Once the files are downloaded we should have the following files in the /home/edw_user/sampledata directory - dates.psv, showroom.sql, customer.sql, product.sql, sales.sql, stocks.sql.

Implementation Approach

Firstly we will be load the initial dataset into Hadoop cluster followed by incremental/delta data loading.

  • For that we will load the Dates data file and create a hive managed table to act as our conformed date dimension.
  • Next we will on-board the Showroom & Customer data from MySQL RDBMS to Hadoop using Apache Sqoop.
  • Hive managed tables for Showroom & Customer data will be maintained as Slowly Changing Dimension of Type 1, i.e. Insert else Update.
  • We will look into two sets of approach while loading these two tables, to implement Merge logic- one using Sqoop Merge & another using Hive SQL. With the assumption that the Customer dimension is a big table and Hive OVERWRITE table is not an option, rather APPEND is the right way to go.

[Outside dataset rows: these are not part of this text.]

<file path="flow/run.sh">
#!/bin/bash
# OpenROAD 26Q1-2900-gdf79404cd8, Yosys 0.63+post, stock flow scripts
make -C /OpenROAD-flow-scripts/flow DESIGN_CONFIG=/design/flow/config.mk WORK_HOME=/design/flow/orfs finish
</file>
<file path="flow/config.mk">
export PLATFORM = sky130hd
export DESIGN_NAME = GRU_cell
export DESIGN_NICKNAME = GRU_cell
export VERILOG_FILES = /design/flow/design.v
export SDC_FILE = /design/flow/constraint.sdc
export NUM_CORES = 4
export LEC_CHECK = 1
export CORE_UTILIZATION = 30
</file>
<file path="flow/constraint.sdc">
current_design GRU_cell

set clk_period 5.6
set clk_io_pct 0.2

create_clock -name clk0 -period $clk_period [get_ports {clk1}]
create_clock -name clk1 -period $clk_period [get_ports {clk2}]

set non_clock_inputs [all_inputs -no_clocks]
set_input_delay [expr $clk_period * $clk_io_pct] -clock clk0 $non_clock_inputs
set_output_delay [expr $clk_period * $clk_io_pct] -clock clk0 [all_outputs]
</file>
--- design/flow/design.v ---
`timescale 1ns / 1ps
module Dot_mult#(parameter H=8)(in1, in2, result);
input [H-1:0] in1,in2;
output [(2*H)-1:0] result;
wire [H-1:0] t1,t2;
applowergeneric inacc1(in1,in2,t1);
dadda8x8upper acc1(in1,in2,t2);
assign result= {t2,t1};
endmodule
`timescale 1ns / 1ps
module mult_n_bit#(parameter X=4, H=4, DATA_WIDTH = 8)
						(
						input [0:(X*H*DATA_WIDTH)-1]a_in,
						input [0:(X*DATA_WIDTH)-1]b_in,
						output wire signed[0:(H*DATA_WIDTH)-1]c_out
						);
wire [DATA_WIDTH-1:0] A[0:H-1][0:X-1];
wire [DATA_WIDTH-1:0] B[0:X-1];
wire [(2*DATA_WIDTH)+1:0] C[0:H-1];
genvar m,n;
generate for(m=0;m<H;m=m+1)
begin: loop1
	for(n=0;n<X;n=n+1)
	begin: loop2
		assign A[m][n]=a_in[(((m*X)+n)*DATA_WIDTH)+:DATA_WIDTH];
	end
		assign c_out[(m*DATA_WIDTH)+:DATA_WIDTH]=C[m][11-:DATA_WIDTH];
end
endgenerate
genvar p;
generate for(p=0;p<X;p=p+1)
begin: loop3
assign B[p]=b_in[(p*DATA_WIDTH)+:DATA_WIDTH];
end
endgenerate
genvar i;
generate
for(i = 0;i < H;i = i+1)
begin:loop
		dadda4x4mul8b init1(A[i][0],B[0],A[i][1],B[1],A[i][2],B[2],A[i][3],B[3],C[i][17:7]);
		lower4x4app8b init2(A[i][0][6:0],B[0][6:0],A[i][1][6:0],B[1][6:0],
										A[i][2][6:0],B[2][6:0],A[i][3][6:0],B[3][6:0],C[i][6:0]);
end
endgenerate
endmodule
module dadda4x4mul8b( op1,op2,op3,op4,op5,op6,op7,op8,res  );
input [7:0] op1,op2,op3,op4,op5,op6,op7,op8;
output [10:0] res;
wire [7:0] pp[0:7];
wire [7:0] n[0:1];
wire [7:0] m[0:1];
wire [7:0] p[0:1];
wire [7:1] q[0:1];
wire [8:0] k[0:1];
wire [8:1] s[0:1];
wire [9:3] crr;
dadda8x8upper init1(op1,op2,{pp[0],pp[1]});
dadda8x8upper init2(op3,op4,{pp[2],pp[3]});
dadda8x8upper init3(op5,op6,{pp[4],pp[5]});
dadda8x8upper init4(op7,op8,{pp[6],pp[7]});
genvar i;
generate for(i = 0;i<8;i = i+1) 
begin:level_1
	FA fa1n(.a(pp[0][i]),.b(pp[1][i]),.cin(pp[2][i]),.sum(n[0][i]),.cout(n[1][i]));
	FA fa1m(.a(pp[3][i]),.b(pp[4][i]),.cin(pp[5][i]),.sum(m[0][i]),.cout(m[1][i]));
end
for(i = 0;i<8;i = i+1)
begin:level_2_p
	FA fa2p(.a(pp[6][i]),.b(pp[7][i]),.cin(n[0][i]),.sum(p[0][i]),.cout(p[1][i]));
end
for(i = 1;i<8;i = i+1)
begin:level_2_q
	FA fa2q(.a(n[1][i-1]),.b(m[0][i]),.cin(m[1][i-1]),.sum(q[0][i]),.cout(q[1][i]));
end
HA ha30(.a(p[0][0]),.b(m[0][0]),.sum(k[0][0]),.cout(k[1][0]));
for(i = 1;i<8;i = i+1)
begin:level_3
	FA fa3k(.a(p[0][i]),.b(p[1][i-1]),.cin(q[0][i]),.sum(k[0][i]),.cout(k[1][i]));
end
FA fa38(.a(n[1][7]),.b(p[1][7]),.cin(m[1][7]),.sum(k[0][8]),.cout(k[1][8]));
assign res[0] = k[0][0];
HA ha41(.a(k[0][1]),.b(k[1][0]),.sum(s[0][1]),.cout(s[1][1]));
for(i = 2;i<9;i = i+1)
begin:level_4
	FA fa4s(.a(k[0][i]),.b(k[1][i-1]),.cin(q[1][i-1]),.sum(s[0][i]),.cout(s[1][i]));
end
assign res[1] = s[0][1];
HA ha52(.a(s[0][2]),.b(s[1][1]),.sum(res[2]),.cout(crr[3]));
for(i = 3;i<9;i = i+1)
begin:level_5
	FA fa5r(.a(s[0][i]),.b(s[1][i-1]),.cin(crr[i]),.sum(res[i]),.cout(crr[i+1]));
end
FA fa59(.a(k[1][8]),.b(s[1][8]),.cin(crr[9]),.sum(res[9]),.cout(res[10]));
endgenerate
endmodule
module dadda8x8upper(  a,b,pp  );
input [7:0] a,b;
output [15:0] pp;
wire [35:0] p;
wire [9:7] n1 [1:0];
wire [10:8] q2 [1:0];
wire [11:7] n2 [1:0];
wire [12:7] n3 [1:0];
wire [13:7] n4 [1:0];
genvar i,j;
generate
for(i = 0;i<8;i= i+1)
begin:loop_a
	for(j = 0;j <= i;j = j+1)
	begin:loop_b
		assign p[((i*(i+1))/2) + j] = a[i]&b[7-i+j];
	end
end
endgenerate
FA fa01(p[28],p[21],p[15],n1[0][7],n1[1][7]);
FA fa02(p[29],p[22],p[16],n1[0][8],n1[1][8]);
HA ha01(p[30],p[23],n1[0][9],n1[1][9]);
FA fa11(p[10],p[6],p[3],n2[0][7],n2[1][7]);
FA fa12(p[11],p[7],p[4],n2[0][8],n2[1][8]);
FA fa13(p[17],p[12],p[8],n2[0][9],n2[1][9]);
FA fa14(p[31],p[24],p[18],n2[0][10],n2[1][10]);
FA fa15(p[32],p[25],p[19],n2[0][11],n2[1][11]);
HA ha11(p[2],n1[0][8],q2[0][8],q2[1][8]);
FA fa16(p[5],n1[0][9],n1[1][8],q2[0][9],q2[1][9]);
FA fa17(p[13],p[9],n1[1][9],q2[0][10],q2[1][10]);
HA ha21(p[1],p[0],n3[0][7],n3[1][7]);
FA fa21(n2[0][8],n2[1][7],q2[0][8],n3[0][8],n3[1][8]);
FA fa22(n2[0][9],n2[1][8],q2[0][9],n3[0][9],n3[1][9]);
FA fa23(n2[0][10],n2[1][9],q2[0][10],n3[0][10],n3[1][10]);
FA fa24(p[14],n2[0][11],n2[1][10],n3[0][11],n3[1][11]);
FA fa25(p[33],p[26],p[20],n3[0][12],n3[1][12]);
HA ha31(n2[0][7],n1[0][7],n4[0][7],n4[1][7]);
FA fa31(n1[1][7],n3[0][8],n3[1][7],n4[0][8],n4[1][8]);
FA fa32(q2[1][8],n3[0][9],n3[1][8],n4[0][9],n4[1][9]);
FA fa33(q2[1][9],n3[0][10],n3[1][9],n4[0][10],n4[1][10]);
FA fa34(q2[1][10],n3[0][11],n3[1][10],n4[0][11],n4[1][11]);
FA fa35(n2[1][11],n3[0][12],n3[1][11],n4[0][12],n4[1][12]);
FA fa36(p[34],p[27],n3[1][12],n4[0][13],n4[1][13]);
assign pp = {p[35],n4[0],n4[1],n3[0][7]};
endmodule
module FA( a,b,cin,sum,cout  );
input a,b,cin;
output sum,cout;
wire s1,c1,c2;
xor(s1,a,b);
xor(sum,s1,cin);
and(c1,a,b);
and(c2,s1,cin);
or(cout,c1,c2);
endmodule
module HA(a,b,sum,cout    );
input a,b;
output sum,cout;
and(cout,a,b);
xor(sum,a,b);
endmodule
module lower4x4app8b( op1,op2,op3,op4,op5,op6,op7,op8,res  );
input [6:0] op1,op2,op3,op4,op5,op6,op7,op8;
output [6:0] res;
wire [6:0] pp[0:3];
applowergeneric #(7) init1(op1,op2,pp[0]);
applowergeneric #(7) init2(op3,op4,pp[1]);
applowergeneric #(7) init3(op5,op6,pp[2]);
applowergeneric #(7) init4(op7,op8,pp[3]);
genvar i;
generate
for(i = 0;i<7;i = i+1)
begin:or_array
	assign res[i] = pp[0][i]|pp[1][i]|pp[2][i]|pp[3][i];
end
endgenerate
endmodule
module applowergeneric #(parameter width = 7)( a,b,c );
input [width-1:0] a,b;
output [width-1:0] c;
wire [(width*(width+1)/2)-1:0] pp;	 
genvar i,j;
generate 
for(i = 0;i<width;i = i+1)
begin:loop_1
	for(j = 0;j<=i;j = j+1)
	begin:loop_2
		assign pp[((i*(i+1))/2) + j] = a[i]&b[j];
	end
end
endgenerate
assign c[0] = pp[0];
genvar k;
generate 
for(k = 1;k<width;k = k+1)
begin:loop_3
	assign c[k] = |pp[(k*(k+3))/2:(k*(k+1))/2];
end
endgenerate
endmodule
`timescale 1ns / 1ps
module sigmoid#(parameter DATA_WIDTH = 8)
				   (input signed [DATA_WIDTH-1:0]in,
					 output reg signed [DATA_WIDTH-1:0]out
					 );
always@(*)
begin
if(in<8'b10110000)
 out = 8'b0;
else if(8'b10110000<=in<8'b11011010)
 out = 8'b00000010-(in>>>32);
else if(8'b11011010<=in<8'b11110000)
 out = 8'b00000110-(in>>>8);
else if(8'b11110000<=in<8'b0)
 out = 8'b00001100-(in>>>4);
else if(8'b0<=in<8'b00010000)
 out = 8'b00000100+(in>>>4);
else if(8'b00010000<=in<8'b00100110)
 out = 8'b00001010+(in>>>8);
else if(8'b00100110<=in<8'b01010000)
 out = 8'b00001101+(in>>>32);
else if(in>8'b01010000)
 out = 8'b00010000;
end
endmodule
`timescale 1ns / 1ps
module tanh#(	parameter DATA_WIDTH = 8)
				(	input signed [DATA_WIDTH-1:0]in,
					output reg signed [DATA_WIDTH-1:0]out
					);
wire signed[DATA_WIDTH-1:0]r;	
sigmoid #(.DATA_WIDTH(DATA_WIDTH))
			A(.out(r), .in(in<<1));	
always@(*)
 out = (r<<1)-8'b00010000;
endmodule
`timescale 1ns / 1ps
module variant_cell#(parameter DATA_WIDTH = 8,
							parameter H=4,
							parameter X=4)
							(input clk1,
							 input clk2,
							 input signed [0:(X*DATA_WIDTH)-1]x,
							 input signed [0:(H*DATA_WIDTH)-1]C_tp_in,
							 input signed [0:(H*DATA_WIDTH)-1]H_tp_in,
							 output reg signed [0:(H*DATA_WIDTH)-1]C_t,
							 output reg signed [0:(H*DATA_WIDTH)-1]H_t
							);
reg signed [0:(X*DATA_WIDTH)-1]Wx[0:(3*H)-1]; 
reg signed [0:(H*DATA_WIDTH)-1]Wh[0:(3*H)-1];
reg signed [DATA_WIDTH-1:0]b[0:(3*H)-1];
reg signed [0:(X*H*DATA_WIDTH)-1]W1;
reg signed [0:(H*H*DATA_WIDTH)-1]W2;
wire signed [DATA_WIDTH-1:0]c_tp[0:H-1];
wire signed [DATA_WIDTH-1:0]h_tp[0:H-1];
wire signed [DATA_WIDTH-1:0]out_v1[0:H-1];
wire signed [DATA_WIDTH-1:0]out_v2[0:H-1];
wire signed [0:(H*DATA_WIDTH)-1]out_v_1;
wire signed [0:(H*DATA_WIDTH)-1]out_v_2;
reg signed  [DATA_WIDTH-1:0]a_dot[0:H-1];
reg signed  [DATA_WIDTH-1:0]b_dot[0:H-1];
wire signed [DATA_WIDTH-1:0]out_dot[0:H-1];
reg signed  [DATA_WIDTH-1:0]in_sig[0:H-1];
wire signed [DATA_WIDTH-1:0]out_sig[0:H-1];
reg signed  [DATA_WIDTH-1:0]in_tan1[0:H-1];
wire signed [DATA_WIDTH-1:0]out_tan1[0:H-1];
wire signed [DATA_WIDTH-1:0]in_tan2[0:H-1];
wire signed [DATA_WIDTH-1:0]out_tan2[0:H-1];
reg signed  [DATA_WIDTH-1:0]out1_2[0:H-1];
reg signed  [DATA_WIDTH-1:0]out2_3[0:H-1];
reg signed  [DATA_WIDTH-1:0]out3_4[0:H-1];
reg signed  [DATA_WIDTH-1:0]buffer[0:H-1];
reg signed  [DATA_WIDTH-1:0]buffer2[0:H-1];
reg signed  [DATA_WIDTH-1:0]out4_5[0:H-1];
integer j,k=0, start=0, count=0;
genvar m;
generate for(m=0;m<H;m=m+1)
begin: loop
	sigmoid    	S(.out(out_sig[m]), .in(in_sig[m]));
	tanh		  	T1(.out(out_tan1[m]), .in(in_tan1[m]));	
	tanh		  	T2(.out(out_tan2[m]), .in(in_tan2[m]));	
	Dot_mult	#(.H(DATA_WIDTH))Dot(.result(out_dot[m]), .in1(a_dot[m]), .in2(b_dot[m]));	
	assign h_tp[m]=H_tp_in[(m*DATA_WIDTH)+:DATA_WIDTH];
	assign c_tp[m]=C_tp_in[(m*DATA_WIDTH)+:DATA_WIDTH];
	assign in_tan2[m]=C_t[(m*DATA_WIDTH)+:DATA_WIDTH];
	assign out_v1[m] = out_v_1[(m*DATA_WIDTH)+:DATA_WIDTH];
	assign out_v2[m] = out_v_2[(m*DATA_WIDTH)+:DATA_WIDTH];
	end
endgenerate
mult_n_bit	#(.X(X),.H(H),.DATA_WIDTH(DATA_WIDTH))
					mul_1(.c_out(out_v_1), .b_in(x), .a_in(W1));
mult_n_bit	#(.X(H),.H(H),.DATA_WIDTH(DATA_WIDTH))
					mul_2(.c_out(out_v_2), .b_in(H_tp_in), .a_in(W2));
always@(posedge clk1)		 
begin
	if(count==2)
		count<=0;
	else
		count<=count+1;
	start<=1;
	for(j=0;j<H;j=j+1)
		begin
		W1[(j*X*DATA_WIDTH)+:(X*DATA_WIDTH)]<=Wx[j+(count*H)];
		W2[(j*H*DATA_WIDTH)+:(H*DATA_WIDTH)]<=Wh[j+(count*H)];
		out1_2[j]<= out_v1[j]+out_v2[j]+b[j+(count*H)];
		end
end
always@(posedge clk2)		 
begin
	if(count==2)
		begin
		for(j=0;j<H;j=j+1)
			begin
			in_tan1[j]<= out1_2[j];
			out2_3[j]<= out_tan1[j];			
			end
		end
	else
		begin
		for(j=0;j<H;j=j+1)
			begin
			in_sig[j]<= out1_2[j];
			out2_3[j]<= out_sig[j];
			end
		end
end
always@(posedge clk1)		 
begin
if(start==1)
	begin
		case(count)
		1:begin
				for(j=0;j<H;j=j+1)
					begin
					a_dot[j]<=out2_3[j];
					b_dot[j]<=c_tp[j];
					out3_4[j]<=out_dot[j];
					buffer[j]<=8'b00010000-out2_3[j];
					k<=1;
					end
		  end
		2:begin
				for(j=0;j<H;j=j+1)
					begin
					a_dot[j]<=out2_3[j];
					b_dot[j]<=buffer[j];
					out3_4[j]<=out_dot[j];
					k<=2;
					end
		  end
		0:begin
				for(j=0;j<H;j=j+1)
					begin
					a_dot[j]<=out2_3[j];
					b_dot[j]<=out_tan2[j];
					out3_4[j]<=out_dot[j];
					k<=3;
					end
		  end
		 endcase
	end
end	
always@(posedge clk2)		 
begin
		case(k)
		1:begin
				for(j=0;j<H;j=j+1)
					buffer2[j]<=out3_4[j];
		  end
		2:begin
				for(j=0;j<H;j=j+1)
					C_t[(j*DATA_WIDTH)+:DATA_WIDTH]<=buffer2[j]+out3_4[j];
		  end
		3:begin
				for(j=0;j<H;j=j+1)
					H_t[(j*DATA_WIDTH)+:DATA_WIDTH]<=out3_4[j];
		  end
		 endcase
end
endmodule
--- design/flow/run.sh ---
#!/bin/bash
# OpenROAD 26Q1-2900-gdf79404cd8, Yosys 0.63+post, stock flow scripts
make -C /OpenROAD-flow-scripts/flow DESIGN_CONFIG=/design/flow/config.mk WORK_HOME=/design/flow/orfs finish
--- design/flow/config.mk ---
export PLATFORM = sky130hd
export DESIGN_NAME = variant_cell
export DESIGN_NICKNAME = variant_cell
export VERILOG_FILES = /design/flow/design.v
export SDC_FILE = /design/flow/constraint.sdc
export NUM_CORES = 4
export LEC_CHECK = 1
export CORE_UTILIZATION = 50
--- design/flow/constraint.sdc ---
current_design variant_cell

set clk_period 7.6
set clk_io_pct 0.2

create_clock -name clk0 -period $clk_period [get_ports {clk1}]
create_clock -name clk1 -period $clk_period [get_ports {clk2}]

set non_clock_inputs [all_inputs -no_clocks]
set_input_delay [expr $clk_period * $clk_io_pct] -clock clk0 $non_clock_inputs
set_output_delay [expr $clk_period * $clk_io_pct] -clock clk0 [all_outputs]
==> results.py <==
# Flow results
metrics = {
    "route": {
        "antenna_cells_inserted": 0,
        "drt_pre_antenna_iters": 4,
        "route.met2.wl_mm": 4.01,
        "wl_per_cell_um": 14.0,
        "wl_met3_um": 424,
        "drt-met1-wl_mm": 3.45,
        "antenna_left": 0,
        "routed_wl_mm": 8.11,
        "drc": 0,
        "vias": 2817,
        "routed.top_layer": "met4",
        "via_per_inst": 4.85,
        "first_iter_violations": 99,
    },
    "critical_path": {
        "critPathTopFamily": "buffers and inverters",
        "endpoint_kind": "output port",
        "crit_fanout": 2,
        "reg2reg_slack_ns": 5.25,
        "critical_path_class": "flip-flop to output port",
        "reg2reg_depth": 5,
        "slowest_stage": "clkdlybuf4s50_1",
        "critical_path.max_stage_delay_ns": 0.48,
        "reg2reg_to": "b_dot[2][4]",
        "start_kind": "flip-flop",
        "crit_chain": "clkdlybuf4s50_1",
        "cp.required_ns": 6.08,
        "reg2reg_from": "count[2]",
        "critPathArrivalTime_ns": 1.12,
        "critPathBufInv": 1,
        "cp-startpoint": "C_t[1]",
    },
    "final_timing": {
        "rsz0062_at_grt": "no",
        "setup-tns-final_ns": 0,
        "worstMarginPinSlew_ns": 0.626,
        "setup_ws_ns": 4.96,
        "slew_violations": 0,
        "clock-skew-final_ns": 0.00518,
        "max_slew_margin_pct": 57.9,
        "holdWs_ns": 0.414,
        "finalSetupViolations": 0,
        "hold_viol_final": 0,
    },
    "yosys": {
        "edf_count": 85,
        "yosys_area_sq_um": 5110,
        "yosys.area_share.simple_pct": 13.3,
        "mux_share_pct": 0,
        "yosys_warnings": 30,
        "synth_flops": 119,
        "dominantRegCellSynth": "edfxtp_1",
        "synthArstFlopShare_pct": 0,
        "netlist_area_sq_um": 5110,
        "synthCells": 373,
        "ys_types": 43,
        "compound_area_share_pct": 5.04,
        "synth-xor-area-share_pct": 5.83,
        "topCombFamilyByArea": "simple AND/OR/NAND/NOR gates",
        "ys_sh_adder_pct": 5.48,
        "ys_cells": 373,
        "seq_area_frac_synth_pct": 63.3,
        "postSynthAreaPerCell_sq_um": 13.7,
    },
    "power_and_ir_drop": {
        "power_mw": 1.20,
        "ir_worst_vdd_v": 0.000128,
        "p_leak_nw": 2.29,
        "power.density_nw_per_um2": 199,
    },
    "finish": {
        "layout_top_cell": "edfxtp_1",
        "combGateArea_sq_um": 1650,
        "post-route-util_pct": 61.2,
        "fillers": 824,
        "syn_to_final_growth_pct": 17.5,
        "final_area_sq_um": 6010,
        "drive_gt1_share_pct": 8.04,
        "fin_cells": 581,
        "layout_top_cells": "85 x edfxtp_1, 56 x clkdlybuf4s50_1, 37 x conb_1",
        "regArea_sq_um": 3230,
    },
    "floorplan": {
        "ios": 162,
        "dieArea_sq_um": 10600,
        "initCoreUtil_pct": 52.1,
        "die_h_um": 103,
        "core.rowCount": 36,
        "die_w_um": 103,
        "core_sq_um": 9820,
    },
    "global_route": {
        "grt_pass1_vias": 2602,
        "antenna_found_initial": 0,
        "grt.overflow.total": 0,
        "grt_max_degree": 44,
        "grt_pass1_wl_mm": 12.8,
        "grt_usage_pct": 17.3,
    },
    "clocking": {
        "cts_sinks": 119,
        "cts_setup_buffers": 0,
        "cts_tree": "yes",
        "holdBufCountCts": 0,
        "cts_resized": 0,
        "path_clk_slew_ns": 0.08,
    },
    "job": {
        "max_cap_viol_count": 0,
        "warning_count": 97,
    },
    "min_path": {
        "hold_path.class": "flip-flop to flip-flop",
        "hold_start": "out2_3[0][5]",
        "min_to": "a_dot[1][5]",
        "hold_path_depth": 0,
    },
    "placed_design": {
        "dp_hpwl_mm": 5.72,
        "gp_congestion": 0.840,
        "placed_area_sq_um": 5690,
        "place_ws_ns": 5.14,
        "io_buffers": 56,
        "placed_cells": 558,
    },
    "outcome": {
        "status": "complete, no violations",
    },
}
Yosys cell counts, types with 7 or more instances:
cell / count / area, sq um
nand3_1: 13 / 65.1
xor2_1: 8 / 70.1
edfxtp_1: 85 / 2550
nor4_1: 7 / 43.8
and2_1: 18 / 113
nand2_1: 17 / 63.8
nor2_1: 15 / 56.3
buf_4: 38 / 285
a21o_1: 15 / 113
nand4_1: 11 / 68.8
inv_1: 12 / 45.0
xnor2_1: 26 / 228
ha_1: 16 / 200
dfxtp_1: 34 / 681
final cells by class:
type	instances	area share, %
inverter	14	0.875
multi-input combinational	233	27.5
sequential	119	53.8
clock inverter	8	2.02
tap	133	2.77
clock buffer	15	3.27
timing repair buffer	59	9.71
how the worst max path moves through the flow:
| stage | to | cells past startpoint |
|---|---|---|
| after CTS | C_t[1] | 1 |
| after global routing | C_t[2] | 1 |
| final | C_t[1] | 1 |
kinds of logic after synthesis:
kind of cell / Yosys count
buffers and inverters: 56
flip-flops: 119
other: 2
AND/OR/NAND/NOR: 108
adder cells (fa/ha/maj): 20
AND-OR/OR-AND: 34
XOR/XNOR: 34
per-layer routing:
layer	vias to the layer above	track usage, %
li1	1412	-
met1	1322	26.5
met2	67	27.3
met3	16	4.55
met4	0	3.68
met5	-	0
power breakdown:
part	total (mW)	internal [mW]	switching, mW
Combinational	0.0177	0.0137	0.00403
Sequential	0.686	0.686	0.000111
Clock	0.492	0.279	0.213
Total	1.20	0.979	0.217
flip-flops by register name, indices dropped and copies added, names as in the netlist:
| name | count |
|---|---|
| C_t | 16 |
| H_t | 12 |
| a_dot | 1 |
| b_dot | 28 |
| buffer | 2 |
| buffer2 | 12 |
| count | 32 |
| k | 2 |
| out2_3 | 1 |
| out3_4 | 12 |
| start | 1 |
Power figures rest on the tool's default switching activity, not on a simulated workload.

The hive OVERWRITE option requires moving the complete record set from source to Hadoop. While this approach may work for smaller data sets, it may be prohibitive at scale. The APPEND option can limit data movement only to new or updated records. As true Inserts and Updates are not yet available in Hive, we need to consider a process of preventing duplicate records as Updates are appended to the cumulative record set.

HDFS follows the write-once, read-many approach for its files and applications. It assumes that a file in HDFS once written will not be modified, though it can be access ‘n’ number of times. This assumption enables high throughput data access and also simplifies data coherency issues.

  • With regards to Product data, we assume that we want to maintain it as a Slowly Changing Dimension of Type 2 in our Hadoop system, so as to analyse the sales and stock data with regards to historical data of product master data.
  • We will manage the SCD type 2 implementation in the RDBMS system ( consider another schema of the MySQL database, let’s assume it as an EDW managed table ) which takes care of incremental extraction as well as history maintenance.
  • We will bulk export the data from EDW as flat-files from the SCD Type2 table, import into HDFS & finally a Hive managed table to act as the Product Dimension table.
  • With regards to the Sales & Stock transaction data Hive managed partitioned tables will be used. For data on-boarding we will use Sqoop to extract/load the initial as well as daily delta dataset from OLTP to Hadoop.
  • Here we will use Pig Script to replace the Natural keys with the Surrogate keys for the Product master data present for each transaction records, to enable analysis of Sales transaction based on product history.
  • Data will be appended on a daily basis to the partitioned Hive fact tables.

With regards to workflow and scheduling to orchestrate the data loading process in HDFS & Hive, we will use Apache Oozie. For the ease of use we will leverage the Workflow Manager View of Hortonworks. So overall, the components being used for this exercise are- HDFS, Sqoop, Pig, Hive and Oozie. Hence basic understanding or overview of these tools is expected.